A few days ago, I was asked a question about what to do if the project uses Mysql database and the access pressure of the database is too high. I answered that the first step is to increase the cache, such as redis cache database, to reduce the pressure. The second step is to limit the flow and use Hystix to control the flow of requests. Using the rabbitMq peak clipping, let part of check, part after the check, if the above doesn’t work, that is about to consider to use no database.

For example, if noSQL database is fast, it uses an inverted index. For example, if noSQL database is fast, it uses an inverted index.

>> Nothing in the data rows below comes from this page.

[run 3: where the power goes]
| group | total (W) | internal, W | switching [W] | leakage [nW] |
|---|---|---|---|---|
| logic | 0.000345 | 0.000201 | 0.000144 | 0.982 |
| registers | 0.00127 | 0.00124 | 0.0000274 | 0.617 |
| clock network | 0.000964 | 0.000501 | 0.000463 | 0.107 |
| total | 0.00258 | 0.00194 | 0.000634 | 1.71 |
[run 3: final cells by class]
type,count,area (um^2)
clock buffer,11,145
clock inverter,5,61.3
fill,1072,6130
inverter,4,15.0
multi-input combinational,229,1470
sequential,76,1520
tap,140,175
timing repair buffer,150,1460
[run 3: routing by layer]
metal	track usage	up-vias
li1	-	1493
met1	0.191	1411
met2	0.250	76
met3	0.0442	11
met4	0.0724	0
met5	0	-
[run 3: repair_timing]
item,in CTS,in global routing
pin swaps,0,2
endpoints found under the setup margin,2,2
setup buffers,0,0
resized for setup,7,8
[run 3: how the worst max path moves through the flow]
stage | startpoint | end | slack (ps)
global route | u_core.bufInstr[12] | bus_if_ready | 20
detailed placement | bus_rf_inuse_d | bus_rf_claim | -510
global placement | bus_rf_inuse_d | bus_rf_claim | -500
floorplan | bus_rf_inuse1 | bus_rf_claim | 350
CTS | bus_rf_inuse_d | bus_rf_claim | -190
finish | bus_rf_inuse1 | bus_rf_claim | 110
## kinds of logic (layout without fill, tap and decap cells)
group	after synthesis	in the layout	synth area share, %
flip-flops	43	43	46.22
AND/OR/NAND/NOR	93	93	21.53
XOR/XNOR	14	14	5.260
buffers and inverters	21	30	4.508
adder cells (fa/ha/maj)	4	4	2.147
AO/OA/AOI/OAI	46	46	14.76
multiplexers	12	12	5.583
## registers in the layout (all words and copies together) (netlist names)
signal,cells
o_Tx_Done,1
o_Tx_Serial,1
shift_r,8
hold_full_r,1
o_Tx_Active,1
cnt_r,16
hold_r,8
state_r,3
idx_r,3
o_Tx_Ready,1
File: src/rtl/key_time_setter_bcd_step.sv
// Single-step wrapping BCD increment/decrement between 00 and max.
// Inputs outside the legal range wrap to the nearest end so results stay valid BCD.
module bcd_step (
    input  logic [7:0] value,
    input  logic [7:0] max,
    input  logic       inc,
    input  logic       dec,
    output logic [7:0] result
);

    always_comb begin
        result = value;
        if (inc) begin
            if (value >= max) begin
                result = 8'h00;
            end else if (value[3:0] >= 4'd9) begin
                result = {value[7:4] + 4'd1, 4'd0};
            end else begin
                result = {value[7:4], value[3:0] + 4'd1};
            end
        end else if (dec) begin
            if ((value == 8'h00) || (value > max)) begin
                result = max;
            end else if (value[3:0] == 4'd0) begin
                result = {value[7:4] - 4'd1, 4'd9};
            end else begin
                result = {value[7:4], value[3:0] - 4'd1};
            end
        end
    end

endmodule
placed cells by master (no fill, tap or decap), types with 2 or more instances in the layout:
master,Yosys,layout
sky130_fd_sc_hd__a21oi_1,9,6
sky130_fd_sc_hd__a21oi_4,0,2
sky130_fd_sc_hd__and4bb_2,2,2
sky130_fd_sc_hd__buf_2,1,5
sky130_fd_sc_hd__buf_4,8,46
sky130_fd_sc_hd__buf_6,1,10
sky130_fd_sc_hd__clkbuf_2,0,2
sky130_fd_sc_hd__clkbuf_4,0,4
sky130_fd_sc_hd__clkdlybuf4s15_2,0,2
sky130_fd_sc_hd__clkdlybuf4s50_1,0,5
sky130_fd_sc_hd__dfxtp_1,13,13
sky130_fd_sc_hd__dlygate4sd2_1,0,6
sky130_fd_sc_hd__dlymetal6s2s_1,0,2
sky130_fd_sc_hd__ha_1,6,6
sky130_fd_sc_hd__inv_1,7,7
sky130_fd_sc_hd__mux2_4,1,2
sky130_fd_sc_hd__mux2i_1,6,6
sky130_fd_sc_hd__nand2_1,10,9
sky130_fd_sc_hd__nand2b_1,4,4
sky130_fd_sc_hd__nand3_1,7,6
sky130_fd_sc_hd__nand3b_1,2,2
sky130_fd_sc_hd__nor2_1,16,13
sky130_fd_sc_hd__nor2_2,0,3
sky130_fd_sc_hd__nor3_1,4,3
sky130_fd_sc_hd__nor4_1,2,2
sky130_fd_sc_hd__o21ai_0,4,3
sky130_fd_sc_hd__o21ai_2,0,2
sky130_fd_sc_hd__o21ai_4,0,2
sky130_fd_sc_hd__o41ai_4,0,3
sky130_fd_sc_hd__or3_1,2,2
## config.mk

```make
export PLATFORM = sky130hd
export DESIGN_NAME = go_kill_timer_flat
export DESIGN_NICKNAME = d
export VERILOG_FILES = /design/src/rtl/go_kill_pkg.sv /design/src/rtl/go_kill_timer_if.sv /design/src/rtl/go_kill_cnt.sv /design/src/rtl/go_kill_timer.sv /design/src/flat_wrapper.sv
export SDC_FILE = /design/constraint.sdc
export NUM_CORES = 1
export LEC_CHECK = 0
export CAP_MARGIN = 5
export CORE_MARGIN = 2
export CORE_UTILIZATION = 51
export CTS_BUF_LIST = sky130_fd_sc_hd__clkbuf_4
export CTS_CLUSTER_SIZE = 25
export DETAILED_ROUTE_END_ITERATION = 10
export HOLD_SLACK_MARGIN = 0.05
export PLACE_DENSITY = 0.82
export SLEW_MARGIN = 20
export SYNTH_ARGS = -nofsm -noshare
export SYNTH_HDL_FRONTEND = slang
export SYNTH_SLANG_ARGS = --single-unit
```

## constraint.sdc

```tcl
create_clock -name clk -period 2.55 [get_ports clk]
set_input_delay 0.51 -clock clk [delete_from_list [all_inputs] [get_ports clk]]
set_output_delay 0.51 -clock clk [all_outputs]
set_load 0.02 [all_outputs]
```

## src/rtl/go_kill_pkg.sv

```systemverilog
// Shared state encoding for the go/kill run-timer.
package go_kill_pkg;
  localparam int STATE_W = 2;

  typedef enum logic [STATE_W-1:0] {
    IDLE   = 2'b00,
    ACTIVE = 2'b01,
    ABORT  = 2'b10,
    FINISH = 2'b11
  } state_t;
endpackage

```

## src/rtl/go_kill_timer_if.sv

```systemverilog
// Control/status bundle of the go/kill run-timer; master drives requests, slave is the timer.
interface go_kill_timer_if import go_kill_pkg::*; #(
  parameter int CNT_W = 8
);
  logic               go;
  logic               kill;
  logic               hold;
  logic [CNT_W-1:0]   limit;
  logic               done;
  logic               aborted;
  logic               busy;
  logic [CNT_W-1:0]   cnt;
  logic [STATE_W-1:0] state;

  modport master (output go, kill, hold, limit,
                  input  done, aborted, busy, cnt, state);
  modport slave  (input  go, kill, hold, limit,
                  output done, aborted, busy, cnt, state);
endinterface

```

## src/rtl/go_kill_cnt.sv

```systemverilog
// Run counter: sync clear beats enable; tc flags cnt reaching the latched limit.
module go_kill_cnt #(
  parameter int CNT_W = 8
) (
  input  logic             clk,
  input  logic             reset,
  input  logic             clr,
  input  logic             en,
  input  logic [CNT_W-1:0] limit_q,
  output logic [CNT_W-1:0] cnt,
  output logic             tc
);
  always_ff @(posedge clk) begin
    if (reset)   cnt <= '0;
    else if (clr) cnt <= '0;
    else if (en)  cnt <= cnt + CNT_W'(1);
  end

  assign tc = (cnt == limit_q);
endmodule

```

## src/rtl/go_kill_timer.sv

```systemverilog
// Go/kill run-timer: go launches a run of limit+1 ACTIVE cycles, kill aborts it.
// GO_KILL_AUTORELOAD_EN lets a go seen in FINISH relaunch without an IDLE gap.
module go_kill_timer import go_kill_pkg::*; #(
  parameter int CNT_W     = 8,
  parameter int DEF_LIMIT = 100,
  parameter bit USE_DEF   = 1'b1
) (
  input  logic           clk,
  input  logic           reset,
  go_kill_timer_if.slave bus
);
  localparam logic [CNT_W-1:0] DEF_L = CNT_W'(DEF_LIMIT);

  state_t           state_q, state_d;
  logic [CNT_W-1:0] limit_q, sel_limit, cnt;
  logic             launch, clr, en, tc;
  logic             done_q, aborted_q, busy_q;

  assign sel_limit = (USE_DEF && bus.limit == '0) ? DEF_L : bus.limit;

  always_comb begin
    state_d = state_q;
    launch  = 1'b0;
    unique case (state_q)
      IDLE:   if (bus.go && !bus.kill) begin
                state_d = ACTIVE;
                launch  = 1'b1;
              end
      // kill is checked before terminal count
      ACTIVE: if (bus.kill)              state_d = ABORT;
              else if (!bus.hold && tc)  state_d = FINISH;
      ABORT:  if (!bus.kill)             state_d = IDLE;
      FINISH: begin
        state_d = IDLE;
`ifdef GO_KILL_AUTORELOAD_EN
        if (bus.go && !bus.kill) begin
          state_d = ACTIVE;
          launch  = 1'b1;
        end
`endif
      end
      default: state_d = IDLE;
    endcase
    // cnt is zero everywhere except ACTIVE and FINISH (which keeps the final value)
    clr = launch || (state_d == IDLE) || (state_d == ABORT);
    en  = (state_q == ACTIVE) && (state_d == ACTIVE) && !bus.hold;
  end

  always_ff @(posedge clk) begin
    if (reset) begin
      state_q   <= IDLE;
      limit_q   <= '0;
      done_q    <= 1'b0;
      aborted_q <= 1'b0;
      busy_q    <= 1'b0;
    end else begin
      state_q   <= state_d;
      if (launch) limit_q <= sel_limit;
      done_q    <= (state_d == FINISH);
      aborted_q <= (state_d == ABORT) && (state_q != ABORT);
      busy_q    <= (state_d == ACTIVE) || (state_d == ABORT);
    end
  end

  go_kill_cnt #(.CNT_W(CNT_W)) u_cnt (
    .clk     (clk),
    .reset   (reset),
    .clr     (clr),
    .en      (en),
    .limit_q (limit_q),
    .cnt     (cnt),
    .tc      (tc)
  );

  assign bus.done    = done_q;
  assign bus.aborted = aborted_q;
  assign bus.busy    = busy_q;
  assign bus.cnt     = cnt;
  assign bus.state   = state_q;
endmodule

```

## src/flat_wrapper.sv

```systemverilog
// flat-port wrapper written by rule: the top's interface ports become plain ports
module go_kill_timer_flat import go_kill_pkg::*;
#(
  parameter int CNT_W     = 8,
  parameter int DEF_LIMIT = 100,
  parameter bit USE_DEF   = 1'b1
)
  (clk, reset, bus_go, bus_kill, bus_hold, bus_limit, bus_done, bus_aborted, bus_busy, bus_cnt, bus_state);
  go_kill_timer_if #(.CNT_W(CNT_W)) bus_i ();
  input  logic clk;
  input  logic reset;
  input wire logic [$bits(bus_i.go)-1:0] bus_go;
  input wire logic [$bits(bus_i.kill)-1:0] bus_kill;
  input wire logic [$bits(bus_i.hold)-1:0] bus_hold;
  input wire logic [$bits(bus_i.limit)-1:0] bus_limit;
  output wire logic [$bits(bus_i.done)-1:0] bus_done;
  output wire logic [$bits(bus_i.aborted)-1:0] bus_aborted;
  output wire logic [$bits(bus_i.busy)-1:0] bus_busy;
  output wire logic [$bits(bus_i.cnt)-1:0] bus_cnt;
  output wire logic [$bits(bus_i.state)-1:0] bus_state;
  assign bus_i.go = bus_go;
  assign bus_i.kill = bus_kill;
  assign bus_i.hold = bus_hold;
  assign bus_i.limit = bus_limit;
  assign bus_done = bus_i.done;
  assign bus_aborted = bus_i.aborted;
  assign bus_busy = bus_i.busy;
  assign bus_cnt = bus_i.cnt;
  assign bus_state = bus_i.state;
  go_kill_timer #(.CNT_W(CNT_W), .DEF_LIMIT(DEF_LIMIT), .USE_DEF(USE_DEF)) u_core (.clk(clk), .reset(reset), .bus(bus_i));
endmodule
```

==> results of run 1 <==
## layer usage
metal	up-vias	GRT usage (%)	routed length, µm
met5	-	0	0
met4	0	6.31	40
met3	7	6.25	159
met2	31	39.3	1350
met1	489	25.8	1000
li1	500	-	-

If you think about how mysql is a relational database, it looks up the data, it looks up the table, its table is a B+ tree, and then it looks up the data that we want to look up in that B+ tree, and we call the data that we want to look up a keyword, We know that the data structure of B+ tree will optimize the time complexity of search to logn, which is the optimal way based on the search through the index, but it is obviously insufficient for a large amount of data. The data structure of inverted index can satisfy our query. It is searched by keyword and file mapping (this file can be understood as mysql table). We know that the time complexity of Map mapping is O1, so it is of course faster.

So how did he do that? What is his data structure?

Let’s look at a word-document matrix

This matrix diagram shows the relationship between terms and documents, through which inverted indexes are implemented

The following are the basic concepts of inverted indexes

Document: The general search engine processing object is the Internet web page, while the concept of Document is broader, representing the storage object in the form of text, compared with the web page, covering more forms, such as Word, PDF, HTML, XML and other files in different formats can be called documents. An email, a text message, a tweet can also be called a document. Throughout the rest of this book, documents are often used to represent textual information. Document Collection: A Collection composed of several documents is called a Document Collection. For example, the vast number of Web pages on the Internet or the large number of e-mails are concrete examples of document collections.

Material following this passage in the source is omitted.